Seasons
- ← 19691971 →

= 1970 SCCA Continental Championship =

The 1970 SCCA Continental Championship was the fourth annual running of the Sports Car Club of America's professional open wheel racing series. The championship was open to Formula A cars, with both 305 cubic inch "stock block" V8 engines and 183 cubic inch "free design" engines being permitted in that category. For the first time in the history of the series, drivers competed for the L&M Championship Trophy and a share of a $40,000 prize fund.

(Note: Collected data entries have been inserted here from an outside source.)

$ cat config.mk
export PLATFORM = sky130hd
export DESIGN_NAME = fetch_align
export DESIGN_NICKNAME = d
export VERILOG_FILES = /design/src/design/icache_pkg.sv /design/src/design/fetch_align.sv
export SDC_FILE = /design/constraint.sdc
export NUM_CORES = 1
export LEC_CHECK = 0
export ABC_CLOCK_PERIOD_IN_PS = 4400
export BUFFER_PORTS_ARGS = -buffer_cell sky130_fd_sc_hd__buf_2
export CAP_MARGIN = 0
export CORE_AREA = 8 8 233 235
export DETAILED_ROUTE_END_ITERATION = 7
export DIE_AREA = 0 0 241 243
export PLACE_DENSITY = 0.47
export SYNTH_ARGS = -nofsm -noshare
export SYNTH_HDL_FRONTEND = slang
export SYNTH_SLANG_ARGS = --single-unit
$ cat constraint.sdc
create_clock -name vclk -period 4.4
set_clock_uncertainty 0.05 [all_clocks]
set_input_delay 0 -clock vclk [all_inputs]
set_output_delay 0 -clock vclk [all_outputs]
set_load 0.01 [all_outputs]
$ cat src/design/icache_pkg.sv
package icache_pkg;

  // address geometry of the 8 KB direct-mapped cache
  localparam int ADDR_W   = 32;
  localparam int OFFSET_W = 6;
  localparam int INDEX_W  = 7;
  localparam int TAG_W    = ADDR_W - OFFSET_W - INDEX_W;

  // refill burst shape, one 32-bit word per beat
  localparam int LINE_BEATS = 16;
  localparam int BEAT_W     = 4;

  // canonical nop, addi x0, x0, 0
  localparam logic [ADDR_W-1:0] NOP_INSN = 32'h0000_0013;

  // fetch address split into its cache fields
  typedef struct packed {
    logic [TAG_W-1:0]    tag;
    logic [INDEX_W-1:0]  index;
    logic [OFFSET_W-1:0] offset;
  } fetch_addr_t;

  // one full cache line, word 0 in the low bits
  typedef logic [LINE_BEATS*ADDR_W-1:0] line_t;

  // memory read request, len is beats minus one
  typedef struct packed {
    logic [ADDR_W-1:0] addr;
    logic              valid;
    logic [7:0]        len;
  } mem_req_t;

  // memory read response, data qualified by ready
  typedef struct packed {
    logic              ready;
    logic [ADDR_W-1:0] data;
  } mem_rsp_t;

  // controller states
  typedef enum logic [2:0] {
    ST_RESET,
    ST_IDLE,
    ST_LOOKUP,
    ST_REFILL,
    ST_UNCACHED
  } ctrl_state_e;

endpackage

$ cat src/design/fetch_align.sv
`timescale 1ns/1ps

module fetch_align (
  input  icache_pkg::fetch_addr_t       req_addr_i,
  input  icache_pkg::line_t             line_i,
  input  logic                          uncached_sel_i,
  input  logic [icache_pkg::ADDR_W-1:0] uncached_word_i,
  input  logic                          rsp_pulse_i,
  output logic [icache_pkg::ADDR_W-1:0] insn_o,
  output logic                          insn_valid_o
);

  localparam int HALVES = icache_pkg::LINE_BEATS * 2;
  localparam int HW_W   = icache_pkg::OFFSET_W - 1;

  logic [HW_W-1:0]               hw_idx;
  logic [HW_W-1:0]               next_idx;
  logic                          at_line_end;
  logic [15:0]                   lo_half;
  logic [15:0]                   hi_half;
  logic                          is_32bit;
  logic [icache_pkg::ADDR_W-1:0] cache_insn;
  logic [icache_pkg::ADDR_W-1:0] raw_insn;

  // halfword slot within the line ignoring byte bit 0
  assign hw_idx      = req_addr_i.offset[icache_pkg::OFFSET_W-1:1];
  assign at_line_end = hw_idx == HW_W'(HALVES - 1);
  assign next_idx    = hw_idx + 1'b1;

  assign lo_half = line_i[hw_idx*16 +: 16];
  // upper half is zero at the line end since fetch never crosses lines
  assign hi_half = at_line_end ? 16'h0000 : line_i[next_idx*16 +: 16];

  // low bits 11 mark a full-width instruction
  assign is_32bit   = lo_half[1:0] == 2'b11;
  assign cache_insn = is_32bit ? {hi_half, lo_half} : {16'h0000, lo_half};

  assign raw_insn = uncached_sel_i ? uncached_word_i : cache_insn;
  // an all-zero word becomes a nop
  assign insn_o = (raw_insn == '0) ? icache_pkg::NOP_INSN : raw_insn;

  assign insn_valid_o = rsp_pulse_i;

endmodule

The championship was won by John Cannon driving a McLaren M10B Chevrolet.

The SCCA also organized a separate Continental Championship for Formula B cars.

==Race schedule==
The championship was contested over a thirteen race series.

| Race | Date | Name | Circuit | Distance | Winner | Car |
|---|---|---|---|---|---|---|
| 1 | April 19 | Riverside Grand Prix | Riverside International Raceway | 40 laps | CAN John Cannon | McLaren M10B - Chevrolet V8 |
| 2 | May 24 | Lucerne 100 | Edmonton International Speedway | 40 laps | USA Ron Grable | Lola T190 - Chevrolet V8 |
| 3 | June 7 | Seattle Grand Prix | Seattle International Raceway | 45 laps | CAN John Cannon | McLaren M10B - Chevrolet V8 |
| 4 | June 14 | Monterey Grand Prix | Laguna Seca Raceway | 50 laps | USA Ron Grable | Lola T190 - Chevrolet V8 |
| 5 | June 28 | Continental 49'er | Sears Point International Raceway | 40 laps | USA Gus Hutchison | Brabham BT26A – Ford Cosworth DFV V8 |
| 6 | July 5 | Dallas Grand Prix | Dallas International Motor Speedway | 41 laps | USA Gus Hutchison | Brabham BT26A – Ford Cosworth DFV V8 |
| 7 | July 18 | Road America Grand Prix | Road America | 25 laps | CAN John Cannon | McLaren M10B - Chevrolet V8 |
| 8 | August 1 | Le Circuit Continental | Circuit Mont-Tremblant | 35 laps | USA George Follmer | Lotus 70 - Ford V8 |
| 9 | August 16 | Minnesota Grand Prix | Brainerd International Raceway | 50 laps | GBR David Hobbs | Surtees TS5A - Chevrolet V8 |
| 10 | September 7 | Lime Rock Grand Prix | Lime Rock Park | 70 laps | GBR David Hobbs | Surtees TS5A - Chevrolet V8 |
| 11 | September 13 | Mosport Continental | Mosport Park | 39 laps | USA Mark Donohue | Lola T192 - Chevrolet V8 |
| 12 | September 27 | Mid-Ohio Grand Prix | Mid-Ohio Sports Car Course | 42 laps | USA George Follmer | Lotus 70 - Ford V8 |
| 13 | October 25 | L&M F5000 Championship Race | Sebring International Raceway | 45 laps | USA Mark Donohue | Lola T192 - Chevrolet V8 |

==Points system==
Championship points were awarded to drivers on a 20-15-12-10-8-6-4-3-2-1 basis for the first ten places in each race.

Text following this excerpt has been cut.